◆ INSTRUCTIONS TO FOLLOW:
Please retype the records below exactly, from the first line down to and including the line with "if (in_valid) begin".

↓↓↓

[src/rtl/alu_seq.sv]
// Sequential ALU with valid/ready handshakes on input and output.
// Shifts run one bit per cycle; MUL is an iterative shift-add; results are held until taken.
module alu_seq #(
  parameter int unsigned WIDTH = 8,
  localparam int unsigned SHW = $clog2(WIDTH)
) (
  input  logic             clk,
  input  logic             rst,
  input  logic             in_valid,
  output logic             in_ready,
  input  logic [WIDTH-1:0] A,
  input  logic [WIDTH-1:0] B,
  input  logic [2:0]       opcode,
  output logic             out_valid,
  input  logic             out_ready,
  output logic [WIDTH-1:0] Y,
  output logic             carry,
  output logic             zero,
  output logic             negative,
  output logic             overflow
);

  localparam int unsigned CW = $clog2(WIDTH + 1);

  localparam logic [2:0] OpAdd = 3'b000;
  localparam logic [2:0] OpSub = 3'b001;
  localparam logic [2:0] OpAnd = 3'b010;
  localparam logic [2:0] OpOr  = 3'b011;
  localparam logic [2:0] OpXor = 3'b100;
  localparam logic [2:0] OpShl = 3'b101;
  localparam logic [2:0] OpShr = 3'b110;
  localparam logic [2:0] OpMul = 3'b111;

  typedef enum logic [1:0] {StIdle, StBusy, StDone} state_e;

  state_e             r_state, w_state_d;
  logic [2:0]         r_op, w_op_d;
  logic [CW-1:0]      r_cnt, w_cnt_d;
  logic [2*WIDTH-1:0] r_acc, w_acc_d;
  logic [2*WIDTH-1:0] r_mcand, w_mcand_d;
  logic [WIDTH-1:0]   r_mplier, w_mplier_d;
  logic [WIDTH-1:0]   r_y, w_y_d;
  logic               r_carry, w_carry_d;
  logic               r_zero, w_zero_d;
  logic               r_neg, w_neg_d;
  logic               r_ovf, w_ovf_d;

  logic [WIDTH:0]     w_sum, w_diff;
  logic [2*WIDTH-1:0] w_acc_next;
  logic               w_y_upd;

  assign w_sum      = {1'b0, A} + {1'b0, B};
  assign w_diff     = {1'b0, A} - {1'b0, B};
  assign w_acc_next = r_acc + (r_mplier[0] ? r_mcand : '0);

  always_comb begin
    w_state_d  = r_state;
    w_op_d     = r_op;
    w_cnt_d    = r_cnt;
    w_acc_d    = r_acc;
    w_mcand_d  = r_mcand;
    w_mplier_d = r_mplier;
    w_y_d      = r_y;
    w_carry_d  = r_carry;
    w_ovf_d    = r_ovf;
    w_y_upd    = 1'b0;

    unique case (r_state)
      StIdle: begin
        if (in_valid) begin
          w_op_d    = opcode;
          w_y_upd   = 1'b1;
          w_carry_d = 1'b0;
          w_ovf_d   = 1'b0;
          w_state_d = StDone;
          unique case (opcode)
            OpAdd: begin
              w_y_d     = w_sum[WIDTH-1:0];
              w_carry_d = w_sum[WIDTH];
              w_ovf_d   = (A[WIDTH-1] == B[WIDTH-1]) && (w_sum[WIDTH-1] != A[WIDTH-1]);
            end
            OpSub: begin
              w_y_d     = w_diff[WIDTH-1:0];
              w_carry_d = w_diff[WIDTH];
              w_ovf_d   = (A[WIDTH-1] != B[WIDTH-1]) && (w_diff[WIDTH-1] != A[WIDTH-1]);
            end
            OpAnd: w_y_d = A & B;
            OpOr:  w_y_d = A | B;
            OpXor: w_y_d = A ^ B;
            OpShl, OpShr: begin
              w_y_d   = A;
              w_cnt_d = CW'(B[SHW-1:0]);
              if (B[SHW-1:0] != '0) w_state_d = StBusy;
            end
            OpMul: begin
              // Y keeps its old value until the product is complete.
              w_y_upd    = 1'b0;
              w_y_d      = r_y;
              w_acc_d    = '0;
              w_mcand_d  = {{WIDTH{1'b0}}, A};
              w_mplier_d = B;
              w_cnt_d    = CW'(WIDTH);
              w_state_d  = StBusy;
            end
            default: ;
          endcase
        end
      end
      StBusy: begin
        w_cnt_d = r_cnt - CW'(1);
        if (r_op == OpMul) begin
          w_acc_d    = w_acc_next;
          w_mcand_d  = r_mcand << 1;
          w_mplier_d = r_mplier >> 1;
          if (r_cnt == CW'(1)) begin
            w_y_d     = w_acc_next[WIDTH-1:0];
            w_carry_d = |w_acc_next[2*WIDTH-1:WIDTH];
            w_y_upd   = 1'b1;
            w_state_d = StDone;
          end
        end else begin
          w_y_upd = 1'b1;
          if (r_op == OpShl) begin
            w_carry_d = r_y[WIDTH-1];
            w_y_d     = r_y << 1;
          end else begin
            w_carry_d = r_y[0];
            w_y_d     = r_y >> 1;
          end
          if (r_cnt == CW'(1)) w_state_d = StDone;
        end
      end
      StDone: begin
        if (out_ready) w_state_d = StIdle;
      end
      default: w_state_d = StIdle;
    endcase

    // zero/negative track Y only when Y is written, so reset leaves them at 0.
    w_zero_d = w_y_upd ? (w_y_d == '0) : r_zero;
    w_neg_d  = w_y_upd ? w_y_d[WIDTH-1] : r_neg;
  end

  always_ff @(posedge clk) begin
    if (rst) begin
      r_state  <= StIdle;
      r_op     <= '0;
      r_cnt    <= '0;
      r_acc    <= '0;
      r_mcand  <= '0;
      r_mplier <= '0;
      r_y      <= '0;
      r_carry  <= 1'b0;
      r_zero   <= 1'b0;
      r_neg    <= 1'b0;
      r_ovf    <= 1'b0;
    end else begin
      r_state  <= w_state_d;
      r_op     <= w_op_d;
      r_cnt    <= w_cnt_d;
      r_acc    <= w_acc_d;
      r_mcand  <= w_mcand_d;
      r_mplier <= w_mplier_d;
      r_y      <= w_y_d;
      r_carry  <= w_carry_d;
      r_zero   <= w_zero_d;
      r_neg    <= w_neg_d;
      r_ovf    <= w_ovf_d;
    end
  end

  assign in_ready  = (r_state == StIdle) && !rst;
  assign out_valid = (r_state == StDone);
  assign Y         = r_y;
  assign carry     = r_carry;
  assign zero      = r_zero;
  assign negative  = r_neg;
  assign overflow  = r_ovf;

endmodule
$ cat src/rtl/nibble_serial_adder_ctrl_if.sv
// Request/result bundle for the nibble-serial adder sequencer.
// master: requester side (drives start, a, b, cin, sub; sees busy, done, sum, cout, ovf).
// slave:  sequencer side (mirror of master).
interface nibble_serial_adder_ctrl_if #(
    parameter int WIDTH = 16
);
    logic             start;
    logic [WIDTH-1:0] a;
    logic [WIDTH-1:0] b;
    logic             cin;
    logic             sub;
    logic             busy;
    logic             done;
    logic [WIDTH-1:0] sum;
    logic             cout;
    logic             ovf;

    modport master (
        output start, a, b, cin, sub,
        input  busy, done, sum, cout, ovf
    );

    modport slave (
        input  start, a, b, cin, sub,
        output busy, done, sum, cout, ovf
    );
endinterface
<file path="config.mk">
export PLATFORM = sky130hd
export DESIGN_NAME = run_scheduler
export DESIGN_NICKNAME = d
export VERILOG_FILES = /design/src/rtl/run_scheduler.sv
export SDC_FILE = /design/constraint.sdc
export NUM_CORES = 1
export LEC_CHECK = 0
export BUFFER_PORTS_ARGS = -buffer_cell sky130_fd_sc_hd__buf_2
export CAP_MARGIN = 10
export CORE_MARGIN = 3
export CORE_UTILIZATION = 63
export CTS_BUF_LIST = sky130_fd_sc_hd__clkbuf_4 sky130_fd_sc_hd__clkbuf_8
export DETAILED_ROUTE_END_ITERATION = 16
export GPL_TIMING_DRIVEN = 0
export PLACE_DENSITY = 0.87
export SLEW_MARGIN = 20
export SYNTH_ARGS = -nofsm -noshare
export SYNTH_HDL_FRONTEND = slang
export SYNTH_SLANG_ARGS = --single-unit
</file>
<file path="constraint.sdc">
create_clock -name clk -period 4.28 [get_ports clk]
set_clock_uncertainty 0.15 [all_clocks]
set_input_delay 0.856 -clock clk [delete_from_list [all_inputs] [get_ports clk]]
set_output_delay 0.856 -clock clk [all_outputs]
set_load 0.02 [all_outputs]
</file>
**src/rtl/game_ctrl.sv**
```systemverilog
// Game flow controller: start countdown, timed play, clear/over result and
// best-clear-time tracking. All outputs are registered.
module game_ctrl #(
    parameter int unsigned CNTDN_TICK = 99999999,
    parameter int unsigned CNTDN_LEN  = 3,
    parameter logic [11:0] TIME_LIMIT = 12'h999
) (
    input  logic       i_Clk,
    input  logic       i_Rst,
    input  logic       i_Start,
    input  logic       i_Goal,
    input  logic [3:0] i_Sec0,
    input  logic [3:0] i_Sec1,
    input  logic [3:0] i_Sec2,
    output logic       o_TimerEn,
    output logic [2:0] o_State,
    output logic [3:0] o_Cntdn,
    output logic       o_MoveEn,
    output logic [3:0] o_Disp0,
    output logic [3:0] o_Disp1,
    output logic [3:0] o_Disp2,
    output logic [3:0] o_Best0,
    output logic [3:0] o_Best1,
    output logic [3:0] o_Best2,
    output logic       o_BestValid,
    output logic       o_NewBest
);

    localparam int unsigned TW = (CNTDN_TICK > 0) ? $clog2(CNTDN_TICK + 1) : 1;

    typedef enum logic [2:0] {
        IDLE  = 3'd0,
        CNTDN = 3'd1,
        PLAY  = 3'd2,
        CLEAR = 3'd3,
        OVER  = 3'd4
    } state_t;

    state_t        state_q, state_d;
    logic [TW-1:0] tick_q, tick_d;
    logic [3:0]    cntdn_q, cntdn_d;
    logic          timer_en_q, timer_en_d;
    logic          move_en_q, move_en_d;
    logic [11:0]   disp_q, disp_d;
    logic [11:0]   best_q, best_d;
    logic          best_valid_q, best_valid_d;
    logic          new_best_q, new_best_d;
    logic [11:0]   sec;

    assign sec = {i_Sec2, i_Sec1, i_Sec0};

    always_comb begin
        state_d      = state_q;
        tick_d       = tick_q;
        cntdn_d      = cntdn_q;
        disp_d       = disp_q;
        best_d       = best_q;
        best_valid_d = best_valid_q;
        new_best_d   = new_best_q;

        unique case (state_q)
            IDLE: begin
                disp_d  = '0;
                cntdn_d = '0;
                if (i_Start) begin
                    state_d = CNTDN;
                    cntdn_d = 4'(CNTDN_LEN);
                    tick_d  = '0;
                end
            end
            CNTDN: begin
                disp_d = '0;
                if (tick_q == TW'(CNTDN_TICK)) begin
                    tick_d = '0;
                    if (cntdn_q <= 4'd1) begin
                        state_d = PLAY;
                        cntdn_d = '0;
                    end else begin
                        cntdn_d = cntdn_q - 4'd1;
                    end
                end else begin
                    tick_d = tick_q + TW'(1);
                end
            end
            PLAY: begin
                // Display tracks the timer; the value sampled on the exit cycle is what stays frozen.
                disp_d = sec;
                if (i_Goal) begin
                    state_d = CLEAR;
                    if (!best_valid_q || (sec < best_q)) begin
                        best_d       = sec;
                        best_valid_d = 1'b1;
                        new_best_d   = 1'b1;
                    end else begin
                        new_best_d   = 1'b0;
                    end
                end else if (sec == TIME_LIMIT) begin
                    state_d    = OVER;
                    new_best_d = 1'b0;
                end
            end
            CLEAR, OVER: begin
                if (i_Start) begin
                    state_d    = CNTDN;
                    cntdn_d    = 4'(CNTDN_LEN);
                    tick_d     = '0;
                    disp_d     = '0;
                    new_best_d = 1'b0;
                end
            end
            default: begin
                state_d    = IDLE;
                tick_d     = '0;
                cntdn_d    = '0;
                disp_d     = '0;
                new_best_d = 1'b0;
            end
        endcase

        timer_en_d = (state_d == PLAY);
        move_en_d  = (state_d == PLAY);
    end

    always_ff @(posedge i_Clk or negedge i_Rst) begin
        if (!i_Rst) begin
            state_q      <= IDLE;
            tick_q       <= '0;
            cntdn_q      <= '0;
            timer_en_q   <= 1'b0;
            move_en_q    <= 1'b0;
            disp_q       <= '0;
            best_q       <= '0;
            best_valid_q <= 1'b0;
            new_best_q   <= 1'b0;
        end else begin
            state_q      <= state_d;
            tick_q       <= tick_d;
            cntdn_q      <= cntdn_d;
            timer_en_q   <= timer_en_d;
            move_en_q    <= move_en_d;
            disp_q       <= disp_d;
            best_q       <= best_d;
            best_valid_q <= best_valid_d;
            new_best_q   <= new_best_d;
        end
    end

    assign o_State     = state_q;
    assign o_Cntdn     = cntdn_q;
    assign o_TimerEn   = timer_en_q;
    assign o_MoveEn    = move_en_q;
    assign o_Disp0     = disp_q[3:0];
    assign o_Disp1     = disp_q[7:4];
    assign o_Disp2     = disp_q[11:8];
    assign o_Best0     = best_q[3:0];
    assign o_Best1     = best_q[7:4];
    assign o_Best2     = best_q[11:8];
    assign o_BestValid = best_valid_q;
    assign o_NewBest   = new_best_q;

endmodule

```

↑↑↑

◆ EXERCISE SOLUTION:
[src/rtl/alu_seq.sv]
// Sequential ALU with valid/ready handshakes on input and output.
// Shifts run one bit per cycle; MUL is an iterative shift-add; results are held until taken.
module alu_seq #(
  parameter int unsigned WIDTH = 8,
  localparam int unsigned SHW = $clog2(WIDTH)
) (
  input  logic             clk,
  input  logic             rst,
  input  logic             in_valid,
  output logic             in_ready,
  input  logic [WIDTH-1:0] A,
  input  logic [WIDTH-1:0] B,
  input  logic [2:0]       opcode,
  output logic             out_valid,
  input  logic             out_ready,
  output logic [WIDTH-1:0] Y,
  output logic             carry,
  output logic             zero,
  output logic             negative,
  output logic             overflow
);

  localparam int unsigned CW = $clog2(WIDTH + 1);

  localparam logic [2:0] OpAdd = 3'b000;
  localparam logic [2:0] OpSub = 3'b001;
  localparam logic [2:0] OpAnd = 3'b010;
  localparam logic [2:0] OpOr  = 3'b011;
  localparam logic [2:0] OpXor = 3'b100;
  localparam logic [2:0] OpShl = 3'b101;
  localparam logic [2:0] OpShr = 3'b110;
  localparam logic [2:0] OpMul = 3'b111;

  typedef enum logic [1:0] {StIdle, StBusy, StDone} state_e;

  state_e             r_state, w_state_d;
  logic [2:0]         r_op, w_op_d;
  logic [CW-1:0]      r_cnt, w_cnt_d;
  logic [2*WIDTH-1:0] r_acc, w_acc_d;
  logic [2*WIDTH-1:0] r_mcand, w_mcand_d;
  logic [WIDTH-1:0]   r_mplier, w_mplier_d;
  logic [WIDTH-1:0]   r_y, w_y_d;
  logic               r_carry, w_carry_d;
  logic               r_zero, w_zero_d;
  logic               r_neg, w_neg_d;
  logic               r_ovf, w_ovf_d;

  logic [WIDTH:0]     w_sum, w_diff;
  logic [2*WIDTH-1:0] w_acc_next;
  logic               w_y_upd;

  assign w_sum      = {1'b0, A} + {1'b0, B};
  assign w_diff     = {1'b0, A} - {1'b0, B};
  assign w_acc_next = r_acc + (r_mplier[0] ? r_mcand : '0);

  always_comb begin
    w_state_d  = r_state;
    w_op_d     = r_op;
    w_cnt_d    = r_cnt;
    w_acc_d    = r_acc;
    w_mcand_d  = r_mcand;
    w_mplier_d = r_mplier;
    w_y_d      = r_y;
    w_carry_d  = r_carry;
    w_ovf_d    = r_ovf;
    w_y_upd    = 1'b0;

    unique case (r_state)
      StIdle: begin
        if (in_valid) begin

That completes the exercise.